Donald Kenyon (15 May 1924 – 12 November 1996) was an English first-class cricketer, who played in eight Tests for England from 1951 to 1955. He captained Worcestershire between 1959 and 1967.

Cricket writer, Colin Bateman, noted, "A polished batsman who relished taking on fast bowlers, he became the heaviest scorer in Worcestershire's history with more than 37,000 first-class runs to his credit".

Life and career
Kenyon was born in Wordsley, Staffordshire on 15 May 1924, and lived most of his adult life in nearby Wollaston, West Midlands. He played all his county cricket for Worcestershire, but when international opportunities came along, Kenyon was unable to produce his run-making abilities on the highest stage.

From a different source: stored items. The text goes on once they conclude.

Context: an optimization exercise on an open-source flow, tuned for small area. The choices shown serve that exercise and are no tape-out recipe.
In this exercise RTL edits were held to simulation tests only and were not proved equivalent to the original.
The clock port is modelled as an ideal driver, which makes a skipped or thinned clock tree look cheaper than it is; a real chip needs a root buffer or a tree.
No activity file was given, so power comes from the tool's default toggle rates.

v17:
## read_analog
module read_analog (
	input clk,
	input rst_n,
	input dout,
	output cs_n,
	output sclk,
	output din,
	output check,
	output [3:0] an,
	output [6:0] seg
	);
For scale: roughly 200 cells after synthesis, about 53 flip-flops, ~18 I/O pins.
export LEC_CHECK = 0
export CAP_MARGIN = 20
export CORE_MARGIN = 2
export CORE_UTILIZATION = 40
export GPL_TIMING_DRIVEN = 0
export SLEW_MARGIN = 20
create_clock -name core_clock -period 30.0 [get_ports {clk}]
standard.sh (not shown) runs the stock make flow with config.mk's settings and CLKGATE_MAP_FILE= SYNTH_SCRIPT=/design/flow/synth_recipe.tcl, a recipe that flattens the netlist after the stock synthesis.
==> flow/flow/run.sh <==
#!/bin/bash
# Own layout flow: the standard ORFS flow (standard.sh), with
#  - synthesis: synth_recipe.tcl unchanged, except that abc maps the logic
#    with an area-oriented script (area.script) and the adder extraction
#    (half/full adder cells) is left out, so abc maps all the logic;
#  - port buffers: every input and output port still gets its own buffer,
#    a sky130_fd_sc_hd__buf_1;
#  - clock tree: clkbuf_8 buffers only, no dummy loads.
# Each tool's full output stays in orfs/logs; standard.sh's own output goes
# to standard.log in this folder.
set -euo pipefail
W=$PWD
export MY_ABC_SCRIPT=$W/flow/area.script
bash standard.sh \
  SYNTH_SCRIPT=$W/flow/synth.tcl \
  ADDER_MAP_FILE= \
  "BUFFER_PORTS_ARGS=-buffer_cell sky130_fd_sc_hd__buf_1" \
  "CTS_ARGS=-sink_clustering_enable -sink_clustering_size 80 -sink_clustering_max_diameter 500 -buf_list sky130_fd_sc_hd__clkbuf_8 -root_buf sky130_fd_sc_hd__clkbuf_8 -dont_use_dummy_load -repair_clock_nets" \
  finish > $W/standard.log 2>&1
==> flow/flow/area.script <==
&get -n
&deepsyn -T 60
&put
dch
amap
==> flow/flow/synth.tcl <==
# The standard flow's synthesis script (synth_recipe.tcl in the work folder), run as is,
# with abc's mapping script replaced by $MY_ABC_SCRIPT.
proc abc {args} {
  set i [lsearch -exact $args -script]
  if { $i >= 0 } {
    set args [lreplace $args [expr {$i + 1}] [expr {$i + 1}] $::env(MY_ABC_SCRIPT)]
  }
  puts "abc (area script): $args"
  yosys abc {*}$args
}
source [file join [file dirname [file dirname [file normalize [info script]]]] synth_recipe.tcl]
v17 finished end to end and its layout was clean on timing, DRC and antenna.
Setup changes, v17 to v19
--- a/flow/flow/run.sh
+++ b/flow/flow/run.sh
@@ -7,3 +7,5 @@
 #    a sky130_fd_sc_hd__buf_1;
-#  - clock tree: clkbuf_8 buffers only, no dummy loads.
+#  - clock tree: three clkbuf_8, fed by the clk port, each driving a third
+#    of the register clock pins (cts_hook.tcl), instead of TritonCTS's
+#    two-level tree.
 # Each tool's full output stays in orfs/logs; standard.sh's own output goes
@@ -13,2 +15,4 @@
 export MY_ABC_SCRIPT=$W/flow/area.script
+export CLOCK_BUF_CELL=sky130_fd_sc_hd__clkbuf_8
+export CLOCK_BUF_COUNT=3
 bash standard.sh \
@@ -17,3 +21,3 @@
   "BUFFER_PORTS_ARGS=-buffer_cell sky130_fd_sc_hd__buf_1" \
-  "CTS_ARGS=-sink_clustering_enable -sink_clustering_size 80 -sink_clustering_max_diameter 500 -buf_list sky130_fd_sc_hd__clkbuf_8 -root_buf sky130_fd_sc_hd__clkbuf_8 -dont_use_dummy_load -repair_clock_nets" \
+  PRE_CTS_TCL=$W/flow/cts_hook.tcl \
   finish > $W/standard.log 2>&1
==> flow/flow/cts_hook.tcl (new file) <==
# Clock tree: CLOCK_BUF_COUNT clock buffers of type CLOCK_BUF_CELL, fed
# directly by the clk port, each driving the register clock pins of one
# group of sinks (groups split by position), each placed at the centre of
# its group. Sourced by ORFS's cts.tcl before it calls
# clock_tree_synthesis, which it replaces.
rename clock_tree_synthesis my_tritoncts
proc clock_tree_synthesis {args} {
  set block [ord::get_db_block]
  set clknet [$block findNet clk]
  set master [[ord::get_db] findMaster $::env(CLOCK_BUF_CELL)]
  set nbuf $::env(CLOCK_BUF_COUNT)
  set pts {}
  foreach it [$clknet getITerms] {
    set b [[$it getInst] getBBox]
    lappend pts [list [expr {([$b xMin] + [$b xMax]) / 2}] [expr {([$b yMin] + [$b yMax]) / 2}] $it]
  }
  # split into groups: sort along the wider side of the sink region
  set xs [lmap p $pts {lindex $p 0}]
  set ys [lmap p $pts {lindex $p 1}]
  set dx [expr {[tcl::mathfunc::max {*}$xs] - [tcl::mathfunc::min {*}$xs]}]
  set dy [expr {[tcl::mathfunc::max {*}$ys] - [tcl::mathfunc::min {*}$ys]}]
  set key [expr {$dx >= $dy ? 0 : 1}]
  set pts [lsort -integer -index $key $pts]
  set n [llength $pts]
  for {set g 0} {$g < $nbuf} {incr g} {
    set lo [expr {$g * $n / $nbuf}]
    set hi [expr {($g + 1) * $n / $nbuf - 1}]
    set grp [lrange $pts $lo $hi]
    set inst [odb::dbInst_create $block $master clkbuf_${g}_clk]
    set leaf [odb::dbNet_create $block clknet_${g}_clk]
    $leaf setSigType CLOCK
    set sx 0
    set sy 0
    foreach p $grp {
      lassign $p x y it
      set sx [expr {$sx + $x}]
      set sy [expr {$sy + $y}]
      $it disconnect
      $it connect $leaf
    }
    [$inst findITerm A] connect $clknet
    [$inst findITerm X] connect $leaf
    $inst setLocation [expr {$sx / [llength $grp]}] [expr {$sy / [llength $grp]}]
    $inst setPlacementStatus PLACED
    puts "clock buffer $::env(CLOCK_BUF_CELL) $g drives [llength $grp] clock pins"
  }
  set_propagated_clock [all_clocks]
}
[summary]
Between v19 and v17, post-layout utilization of the core is higher for v17, v19 comes in under that. Comparing v17 against v19, there is no change at all in die area. The number of fillers in the final layout reported for v19 is greater than that of v17 by about 0.64%.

He fell in single figures in eleven of his fifteen England innings, although his Test career was rather sporadic in nature.  Kenyon played three Tests on the 1951/52 tour to India, two more in 1953, with three more appearances in 1955, but life in the fast lane did not seem to suit his temperament.

He was a popular and successful captain of his county, and went on in his later life to become an England Test selector, and president of his beloved county side.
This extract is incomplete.